Monday, 7 May 2012

Greek election produces no workable majority

With 99.92% of the vote counted, there is no outright winner and things are so close that another election might be necessary to try and find some sort of consensus.

Syriza has gone from fifth to
second in 3 years
New Democracy and Pasok both suffered big losses whilst Syriza almost doubled their vote share and the new Independent Greeks party have taken over 10% of the vote in its maiden election.  The Communists failed to make any significant gains but the hard right Golden Dawn increased their vote from less than 0.3% to almost 7%, gaining 21 seats in the Greek Parliament in the process.
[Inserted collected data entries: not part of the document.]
===== config.mk =====
export PLATFORM = sky130hd
export DESIGN_NAME = bcd_seg_scanner_flat
export DESIGN_NICKNAME = d
export VERILOG_FILES = /design/src/rtl/bcd_seg_scanner_pkg.sv /design/src/rtl/bcd_seg_scanner_if.sv /design/src/rtl/bcd_seg_scanner_seg7_decode.sv /design/src/rtl/bcd_seg_scanner.sv /design/src/flat_wrapper.sv
export SDC_FILE = /design/constraint.sdc
export NUM_CORES = 1
export LEC_CHECK = 0
export BUFFER_PORTS_ARGS = -buffer_cell sky130_fd_sc_hd__buf_2
export CAP_MARGIN = 10
export CELL_PAD_IN_SITES_DETAIL_PLACEMENT = 2
export CELL_PAD_IN_SITES_GLOBAL_PLACEMENT = 2
export CORE_ASPECT_RATIO = 0.6
export CORE_MARGIN = 1
export CORE_UTILIZATION = 30
export CTS_CLUSTER_DIAMETER = 30
export DETAILED_ROUTE_END_ITERATION = 8
export GPL_TIMING_DRIVEN = 0
export MAX_ROUTING_LAYER = met4
export PLACE_DENSITY_LB_ADDON = 0.1
export SYNTH_ARGS = -nofsm -noshare
export SYNTH_HDL_FRONTEND = slang
export SYNTH_HIERARCHICAL = 1
export SYNTH_SLANG_ARGS = --single-unit

===== constraint.sdc =====
create_clock -name clk -period 1.58 [get_ports clk]
set_input_delay 0.316 -clock clk [delete_from_list [all_inputs] [get_ports clk]]
set_output_delay 0.316 -clock clk [all_outputs]
set_load 0.005 [all_outputs]

===== src/rtl/bcd_seg_scanner_pkg.sv =====
// Shared display constants for the battle-display segment scanner: active-low
// gfedcba digit codes, blank/dash patterns, FSM states and a BCD sizing helper.
package pbs_disp_pkg;

    localparam logic [6:0] SEG_DIGIT [0:9] = '{
        7'b1000000, 7'b1111001, 7'b0100100, 7'b0110000, 7'b0011001,
        7'b0010010, 7'b0000010, 7'b1111000, 7'b0000000, 7'b0011000
    };
    localparam logic [6:0] SEG_BLANK = 7'b1111111;
    localparam logic [6:0] SEG_DASH  = 7'b0111111;

    typedef enum logic [1:0] {LOAD, SHIFT, STORE} state_e;

    // Decimal digits needed to hold the largest w-bit unsigned value.
    function automatic int dec_digits(input int w);
        longint m;
        int     n;
        m = (longint'(1) << w) - 1;
        n = 1;
        while (m >= 10) begin
            m = m / 10;
            n++;
        end
        return n;
    endfunction

endpackage


===== src/rtl/bcd_seg_scanner_if.sv =====
// Value/display bundle of the segment scanner; master drives values and hold,
// slave (the scanner) drives segments and per-channel status.
interface bcd_seg_scanner_if #(
    parameter int NUM_CH  = 4,
    parameter int VAL_W   = 8,
    parameter int NUM_DIG = 3
);
    logic [NUM_CH*VAL_W-1:0]     val_in;
    logic                        hold;
    logic [NUM_CH*NUM_DIG*7-1:0] seg_out;
    logic [NUM_CH-1:0]           ch_valid;
    logic [NUM_CH-1:0]           ovf;

    modport master (output val_in, hold, input seg_out, ch_valid, ovf);
    modport slave  (input val_in, hold, output seg_out, ch_valid, ovf);
endinterface


===== src/rtl/bcd_seg_scanner_seg7_decode.sv =====
// One BCD digit to active-low 7-segment code; non-decimal codes show blank.
module seg7_decode
    import pbs_disp_pkg::*;
(
    input  logic [3:0] bcd,
    output logic [6:0] seg
);
    always_comb begin
        seg = SEG_BLANK;
        if (bcd < 4'd10) seg = SEG_DIGIT[bcd];
    end
endmodule


===== src/rtl/bcd_seg_scanner.sv =====
// Round-robin double-dabble converter feeding NUM_CH registered 7-segment displays.
// Optional LEAD_ZERO_BLANK_EN blanks zero digits above the most significant non-zero digit.
module bcd_seg_scanner
    import pbs_disp_pkg::*;
#(
    parameter int NUM_CH  = 4,
    parameter int VAL_W   = 8,
    parameter int NUM_DIG = 3
) (
    input  logic              clk,
    input  logic              reset_n,
    bcd_seg_scanner_if.slave  bus
);
    localparam int BCD_N = (dec_digits(VAL_W) > NUM_DIG) ? dec_digits(VAL_W) : NUM_DIG;
    localparam int CNT_W = $clog2(VAL_W + 1);
    localparam int CH_W  = (NUM_CH > 1) ? $clog2(NUM_CH) : 1;

    state_e                  state_q, state_d;
    logic [VAL_W-1:0]        bin_q, bin_d;
    logic [BCD_N*4-1:0]      bcd_q, bcd_d, adj;
    logic [CNT_W-1:0]        bit_cnt_q, bit_cnt_d;
    logic [CH_W-1:0]         ch_idx_q, ch_idx_d;
    logic [NUM_CH-1:0][NUM_DIG-1:0][6:0] seg_q, seg_d;
    logic [NUM_CH-1:0]       ovf_q, ovf_d, vld_q, vld_d;

    logic [NUM_CH-1:0][VAL_W-1:0] val_arr;
    logic [NUM_DIG-1:0][6:0]      dec_seg, store_seg;
    logic                         store_ovf;
`ifdef LEAD_ZERO_BLANK_EN
    logic                         lead;
`endif

    assign val_arr = bus.val_in;

    always_ff @(posedge clk or negedge reset_n) begin
        if (!reset_n) state_q <= LOAD;
        else          state_q <= state_d;
    end

    always_comb begin
        state_d = state_q;
        case (state_q)
            LOAD:    if (!bus.hold) state_d = SHIFT;
            SHIFT:   if (bit_cnt_q == CNT_W'(1)) state_d = STORE;
            STORE:   state_d = LOAD;
            default: state_d = LOAD;
        endcase
    end

    // Add-3 correction applied before each shift.
    always_comb begin
        adj = bcd_q;
        for (int i = 0; i < BCD_N; i++)
            if (bcd_q[i*4 +: 4] >= 4'd5) adj[i*4 +: 4] = bcd_q[i*4 +: 4] + 4'd3;
    end

    genvar g;
    generate
        for (g = 0; g < NUM_DIG; g++) begin : g_dec
            seg7_decode u_dec (.bcd(bcd_q[g*4 +: 4]), .seg(dec_seg[g]));
        end
    endgenerate

    // Anything left above the displayed digits means the value does not fit.
    always_comb begin
        store_ovf = 1'b0;
        for (int i = NUM_DIG; i < BCD_N; i++)
            if (bcd_q[i*4 +: 4] != 4'd0) store_ovf = 1'b1;
        store_seg = dec_seg;
`ifdef LEAD_ZERO_BLANK_EN
        lead = 1'b1;
        for (int i = NUM_DIG - 1; i > 0; i--) begin
            if (bcd_q[i*4 +: 4] != 4'd0) lead = 1'b0;
            if (lead) store_seg[i] = SEG_BLANK;
        end
`endif
        if (store_ovf) store_seg = {NUM_DIG{SEG_DASH}};
    end

    always_comb begin
        bin_d     = bin_q;
        bcd_d     = bcd_q;
        bit_cnt_d = bit_cnt_q;
        ch_idx_d  = ch_idx_q;
        seg_d     = seg_q;
        ovf_d     = ovf_q;
        vld_d     = vld_q;
        case (state_q)
            LOAD: begin
                if (!bus.hold) begin
                    bin_d     = val_arr[ch_idx_q];
                    bcd_d     = '0;
                    bit_cnt_d = CNT_W'(VAL_W);
                end
            end
            SHIFT: begin
                {bcd_d, bin_d} = {adj, bin_q} << 1;
                bit_cnt_d      = bit_cnt_q - 1'b1;
            end
            STORE: begin
                seg_d[ch_idx_q] = store_seg;
                ovf_d[ch_idx_q] = store_ovf;
                vld_d[ch_idx_q] = 1'b1;
                ch_idx_d = (ch_idx_q == CH_W'(NUM_CH - 1)) ? '0 : ch_idx_q + 1'b1;
            end
            default: ;
        endcase
    end

    always_ff @(posedge clk or negedge reset_n) begin
        if (!reset_n) begin
            bin_q     <= '0;
            bcd_q     <= '0;
            bit_cnt_q <= '0;
            ch_idx_q  <= '0;
            seg_q     <= {(NUM_CH*NUM_DIG){SEG_BLANK}};
            ovf_q     <= '0;
            vld_q     <= '0;
        end else begin
            bin_q     <= bin_d;
            bcd_q     <= bcd_d;
            bit_cnt_q <= bit_cnt_d;
            ch_idx_q  <= ch_idx_d;
            seg_q     <= seg_d;
            ovf_q     <= ovf_d;
            vld_q     <= vld_d;
        end
    end

    assign bus.seg_out  = seg_q;
    assign bus.ch_valid = vld_q;
    assign bus.ovf      = ovf_q;

endmodule


===== src/flat_wrapper.sv =====
// flat-port wrapper written by rule: the top's interface ports become plain ports
module bcd_seg_scanner_flat import pbs_disp_pkg::*;
#(
    parameter int NUM_CH  = 4,
    parameter int VAL_W   = 8,
    parameter int NUM_DIG = 3
)
  (clk, reset_n, bus_val_in, bus_hold, bus_seg_out, bus_ch_valid, bus_ovf);
  bcd_seg_scanner_if #(.NUM_CH(NUM_CH), .VAL_W(VAL_W), .NUM_DIG(NUM_DIG)) bus_i ();
  input  logic clk;
  input  logic reset_n;
  input wire logic [$bits(bus_i.val_in)-1:0] bus_val_in;
  input wire logic [$bits(bus_i.hold)-1:0] bus_hold;
  output wire logic [$bits(bus_i.seg_out)-1:0] bus_seg_out;
  output wire logic [$bits(bus_i.ch_valid)-1:0] bus_ch_valid;
  output wire logic [$bits(bus_i.ovf)-1:0] bus_ovf;
  assign bus_i.val_in = bus_val_in;
  assign bus_i.hold = bus_hold;
  assign bus_seg_out = bus_i.seg_out;
  assign bus_ch_valid = bus_i.ch_valid;
  assign bus_ovf = bus_i.ovf;
  bcd_seg_scanner #(.NUM_CH(NUM_CH), .VAL_W(VAL_W), .NUM_DIG(NUM_DIG)) u_core (.clk(clk), .reset_n(reset_n), .bus(bus_i));
endmodule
It is unlikely that any party will form a coalition with Golden Dawn so there are effectively 279 seats to play for in any coalition.  Maintaining the current New Democracy/Pasok coalition would produce a coalition with 149 seats - two short of an absolute majority but an effective majority of nine if Golden Dawn are taken out of the equation.  Dimar is ideologically close to Pasok so a three-way ND/Pasok/Dimar coalition is a possibility.

A right wing coalition of New Democracy and Independent Greeks would produce a coalition with 141 seats - ten short of an absolute majority but an effective majority of one without Golden Dawn's seats.  A left wing coalition of Syriza, Pasok, KKE and Dimar would produce a coalition with 138 seats - thirteen short of an absolute and effective majority.

The support of Golden Dawn, with its 21 seats, could be the key to forming any minority coalition.